> Work to complete:
Please reproduce every record, keeping each one exactly as written.

[Collected data entries]
==================================================

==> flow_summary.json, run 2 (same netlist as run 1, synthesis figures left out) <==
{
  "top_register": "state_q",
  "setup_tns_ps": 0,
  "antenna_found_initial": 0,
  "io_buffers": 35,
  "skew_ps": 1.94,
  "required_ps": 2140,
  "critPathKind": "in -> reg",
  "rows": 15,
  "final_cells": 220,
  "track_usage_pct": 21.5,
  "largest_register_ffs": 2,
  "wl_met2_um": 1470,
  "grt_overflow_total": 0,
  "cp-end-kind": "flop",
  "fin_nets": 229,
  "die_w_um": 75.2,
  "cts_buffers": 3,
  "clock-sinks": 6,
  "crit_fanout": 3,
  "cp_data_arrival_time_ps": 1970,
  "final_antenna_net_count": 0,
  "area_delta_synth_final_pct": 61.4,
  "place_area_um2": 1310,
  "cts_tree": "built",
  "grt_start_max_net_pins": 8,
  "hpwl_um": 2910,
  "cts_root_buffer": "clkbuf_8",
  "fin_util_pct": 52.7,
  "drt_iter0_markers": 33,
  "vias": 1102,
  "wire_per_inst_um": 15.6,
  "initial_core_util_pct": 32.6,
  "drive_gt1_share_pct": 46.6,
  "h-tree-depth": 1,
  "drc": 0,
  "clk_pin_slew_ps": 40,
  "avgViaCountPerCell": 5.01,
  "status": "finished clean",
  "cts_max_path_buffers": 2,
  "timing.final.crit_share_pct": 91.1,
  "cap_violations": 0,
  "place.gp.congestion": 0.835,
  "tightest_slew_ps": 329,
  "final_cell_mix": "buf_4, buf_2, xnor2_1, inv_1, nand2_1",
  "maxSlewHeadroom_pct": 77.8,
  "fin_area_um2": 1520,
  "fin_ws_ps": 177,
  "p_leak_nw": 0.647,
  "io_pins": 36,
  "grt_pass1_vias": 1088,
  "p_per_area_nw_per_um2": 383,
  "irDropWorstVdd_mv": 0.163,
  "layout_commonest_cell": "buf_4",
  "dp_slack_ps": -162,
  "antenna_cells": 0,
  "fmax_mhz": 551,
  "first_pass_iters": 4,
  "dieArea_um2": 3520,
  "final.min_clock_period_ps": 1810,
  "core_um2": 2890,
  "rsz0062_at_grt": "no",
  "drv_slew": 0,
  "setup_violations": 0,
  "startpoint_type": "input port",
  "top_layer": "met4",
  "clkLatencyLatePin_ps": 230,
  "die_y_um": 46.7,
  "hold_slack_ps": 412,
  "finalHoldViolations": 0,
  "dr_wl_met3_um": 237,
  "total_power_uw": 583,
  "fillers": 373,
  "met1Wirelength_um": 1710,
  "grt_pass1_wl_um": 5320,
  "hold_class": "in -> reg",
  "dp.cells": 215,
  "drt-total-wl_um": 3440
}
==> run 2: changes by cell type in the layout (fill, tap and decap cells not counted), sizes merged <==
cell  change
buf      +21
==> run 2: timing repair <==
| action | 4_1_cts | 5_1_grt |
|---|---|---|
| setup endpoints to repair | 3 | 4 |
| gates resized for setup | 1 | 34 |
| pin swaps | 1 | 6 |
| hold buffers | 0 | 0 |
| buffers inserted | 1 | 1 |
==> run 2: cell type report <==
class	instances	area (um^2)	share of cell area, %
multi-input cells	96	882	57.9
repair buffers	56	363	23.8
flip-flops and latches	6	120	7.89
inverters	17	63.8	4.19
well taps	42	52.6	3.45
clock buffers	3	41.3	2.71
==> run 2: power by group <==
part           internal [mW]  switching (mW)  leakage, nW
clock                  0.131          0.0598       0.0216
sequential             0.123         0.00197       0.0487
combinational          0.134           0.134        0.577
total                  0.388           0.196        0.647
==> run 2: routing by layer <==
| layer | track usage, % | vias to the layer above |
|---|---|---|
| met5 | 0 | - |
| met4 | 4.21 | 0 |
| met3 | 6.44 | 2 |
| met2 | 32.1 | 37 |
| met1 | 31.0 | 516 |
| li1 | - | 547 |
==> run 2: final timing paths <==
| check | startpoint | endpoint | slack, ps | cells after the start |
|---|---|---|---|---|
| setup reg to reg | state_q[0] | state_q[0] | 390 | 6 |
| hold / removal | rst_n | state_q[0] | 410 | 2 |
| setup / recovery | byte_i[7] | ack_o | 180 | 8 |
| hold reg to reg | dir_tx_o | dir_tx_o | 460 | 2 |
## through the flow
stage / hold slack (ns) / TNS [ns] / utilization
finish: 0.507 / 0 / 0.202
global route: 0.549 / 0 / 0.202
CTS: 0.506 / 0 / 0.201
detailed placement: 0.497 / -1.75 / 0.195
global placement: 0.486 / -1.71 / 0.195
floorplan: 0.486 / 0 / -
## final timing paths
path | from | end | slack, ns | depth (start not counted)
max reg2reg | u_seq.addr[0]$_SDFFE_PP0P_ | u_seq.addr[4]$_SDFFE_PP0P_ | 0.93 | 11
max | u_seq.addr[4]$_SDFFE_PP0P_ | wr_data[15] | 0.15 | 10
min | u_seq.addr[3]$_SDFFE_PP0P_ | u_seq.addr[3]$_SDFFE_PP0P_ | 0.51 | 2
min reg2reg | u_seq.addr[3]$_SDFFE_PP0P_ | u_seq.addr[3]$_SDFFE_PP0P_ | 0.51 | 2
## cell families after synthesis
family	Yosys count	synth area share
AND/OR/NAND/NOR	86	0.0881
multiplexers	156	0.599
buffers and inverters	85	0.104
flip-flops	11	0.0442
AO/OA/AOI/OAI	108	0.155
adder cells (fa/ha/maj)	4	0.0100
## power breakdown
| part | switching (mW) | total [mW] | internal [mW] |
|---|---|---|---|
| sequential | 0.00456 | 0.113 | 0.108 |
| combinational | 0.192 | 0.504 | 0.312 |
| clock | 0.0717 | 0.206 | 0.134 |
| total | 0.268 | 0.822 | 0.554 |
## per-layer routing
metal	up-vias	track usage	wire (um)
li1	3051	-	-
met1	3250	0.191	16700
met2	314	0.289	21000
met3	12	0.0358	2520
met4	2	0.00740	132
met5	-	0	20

==================================================

> Your response:
==> flow_summary.json, run 2 (same netlist as run 1, synthesis figures left out) <==
{
  "top_register": "state_q",
  "setup_tns_ps": 0,
  "antenna_found_initial": 0,
  "io_buffers": 35,
  "skew_ps": 1.94,
  "required_ps": 2140,
  "critPathKind": "in -> reg",
  "rows": 15,
  "final_cells": 220,
  "track_usage_pct": 21.5,
  "largest_register_ffs": 2,
  "wl_met2_um": 1470,
  "grt_overflow_total": 0,
  "cp-end-kind": "flop",
  "fin_nets": 229,
  "die_w_um": 75.2,
  "cts_buffers": 3,
  "clock-sinks": 6,
  "crit_fanout": 3,
  "cp_data_arrival_time_ps": 1970,
  "final_antenna_net_count": 0,
  "area_delta_synth_final_pct": 61.4,
  "place_area_um2": 1310,
  "cts_tree": "built",
  "grt_start_max_net_pins": 8,
  "hpwl_um": 2910,
  "cts_root_buffer": "clkbuf_8",
  "fin_util_pct": 52.7,
  "drt_iter0_markers": 33,
  "vias": 1102,
  "wire_per_inst_um": 15.6,
  "initial_core_util_pct": 32.6,
  "drive_gt1_share_pct": 46.6,
  "h-tree-depth": 1,
  "drc": 0,
  "clk_pin_slew_ps": 40,
  "avgViaCountPerCell": 5.01,
  "status": "finished clean",
  "cts_max_path_buffers": 2,
  "timing.final.crit_share_pct": 91.1,
  "cap_violations": 0,
  "place.gp.congestion": 0.835,
  "tightest_slew_ps": 329,
  "final_cell_mix": "buf_4, buf_2, xnor2_1, inv_1, nand2_1",
  "maxSlewHeadroom_pct": 77.8,
  "fin_area_um2": 1520,
  "fin_ws_ps": 177,
  "p_leak_nw": 0.647,
  "io_pins": 36,
  "grt_pass1_vias": 1088,
  "p_per_area_nw_per_um2": 383,
  "irDropWorstVdd_mv": 0.163,
  "layout_commonest_cell": "buf_4",
  "dp_slack_ps": -162,
  "antenna_cells": 0,
  "fmax_mhz": 551,
  "first_pass_iters": 4,
  "dieArea_um2": 3520,
  "final.min_clock_period_ps": 1810,
  "core_um2": 2890,
  "rsz0062_at_grt": "no",
  "drv_slew": 0,
  "setup_violations": 0,
  "startpoint_type": "input port",
  "top_layer": "met4",
  "clkLatencyLatePin_ps": 230,
  "die_y_um": 46.7,
  "hold_slack_ps": 412,
  "finalHoldViolations": 0,
  "dr_wl_met3_um": 237,
  "total_power_uw": 583,
  "fillers": 373,
  "met1Wirelength_um": 1710,
  "grt_pass1_wl_um": 5320,
  "hold_class": "in -> reg",
  "dp.cells": 215,
  "drt-total-wl_um": 3440
}
==> run 2: changes by cell type in the layout (fill, tap and decap cells not counted), sizes merged <==
cell  change
buf      +21
==> run 2: timing repair <==
| action | 4_1_cts | 5_1_grt |
|---|---|---|
| setup endpoints to repair | 3 | 4 |
| gates resized for setup | 1 | 34 |
| pin swaps | 1 | 6 |
| hold buffers | 0 | 0 |
| buffers inserted | 1 | 1 |
==> run 2: cell type report <==
class	instances	area (um^2)	share of cell area, %
multi-input cells	96	882	57.9
repair buffers	56	363	23.8
flip-flops and latches	6	120	7.89
inverters	17	63.8	4.19
well taps	42	52.6	3.45
clock buffers	3	41.3	2.71
==> run 2: power by group <==
part           internal [mW]  switching (mW)  leakage, nW
clock                  0.131          0.0598       0.0216
sequential             0.123         0.00197       0.0487
combinational          0.134           0.134        0.577
total                  0.388           0.196        0.647
==> run 2: routing by layer <==
| layer | track usage, % | vias to the layer above |
|---|---|---|
| met5 | 0 | - |
| met4 | 4.21 | 0 |
| met3 | 6.44 | 2 |
| met2 | 32.1 | 37 |
| met1 | 31.0 | 516 |
| li1 | - | 547 |
==> run 2: final timing paths <==
| check | startpoint | endpoint | slack, ps | cells after the start |
|---|---|---|---|---|
| setup reg to reg | state_q[0] | state_q[0] | 390 | 6 |
| hold / removal | rst_n | state_q[0] | 410 | 2 |
| setup / recovery | byte_i[7] | ack_o | 180 | 8 |
| hold reg to reg | dir_tx_o | dir_tx_o | 460 | 2 |
## through the flow
stage / hold slack (ns) / TNS [ns] / utilization
finish: 0.507 / 0 / 0.202
global route: 0.549 / 0 / 0.202
CTS: 0.506 / 0 / 0.201
detailed placement: 0.497 / -1.75 / 0.195
global placement: 0.486 / -1.71 / 0.195
floorplan: 0.486 / 0 / -
## final timing paths
path | from | end | slack, ns | depth (start not counted)
max reg2reg | u_seq.addr[0]$_SDFFE_PP0P_ | u_seq.addr[4]$_SDFFE_PP0P_ | 0.93 | 11
max | u_seq.addr[4]$_SDFFE_PP0P_ | wr_data[15] | 0.15 | 10
min | u_seq.addr[3]$_SDFFE_PP0P_ | u_seq.addr[3]$_SDFFE_PP0P_ | 0.51 | 2
min reg2reg | u_seq.addr[3]$_SDFFE_PP0P_ | u_seq.addr[3]$_SDFFE_PP0P_ | 0.51 | 2
## cell families after synthesis
family	Yosys count	synth area share
AND/OR/NAND/NOR	86	0.0881
multiplexers	156	0.599
buffers and inverters	85	0.104
flip-flops	11	0.0442
AO/OA/AOI/OAI	108	0.155
adder cells (fa/ha/maj)	4	0.0100
## power breakdown
| part | switching (mW) | total [mW] | internal [mW] |
|---|---|---|---|
| sequential | 0.00456 | 0.113 | 0.108 |
| combinational | 0.192 | 0.504 | 0.312 |
| clock | 0.0717 | 0.206 | 0.134 |
| total | 0.268 | 0.822 | 0.554 |
## per-layer routing
metal	up-vias	track usage	wire (um)
li1	3051	-	-
met1	3250	0.191	16700
met2	314	0.289	21000
met3	12	0.0358	2520
met4	2	0.00740	132
met5	-	0	20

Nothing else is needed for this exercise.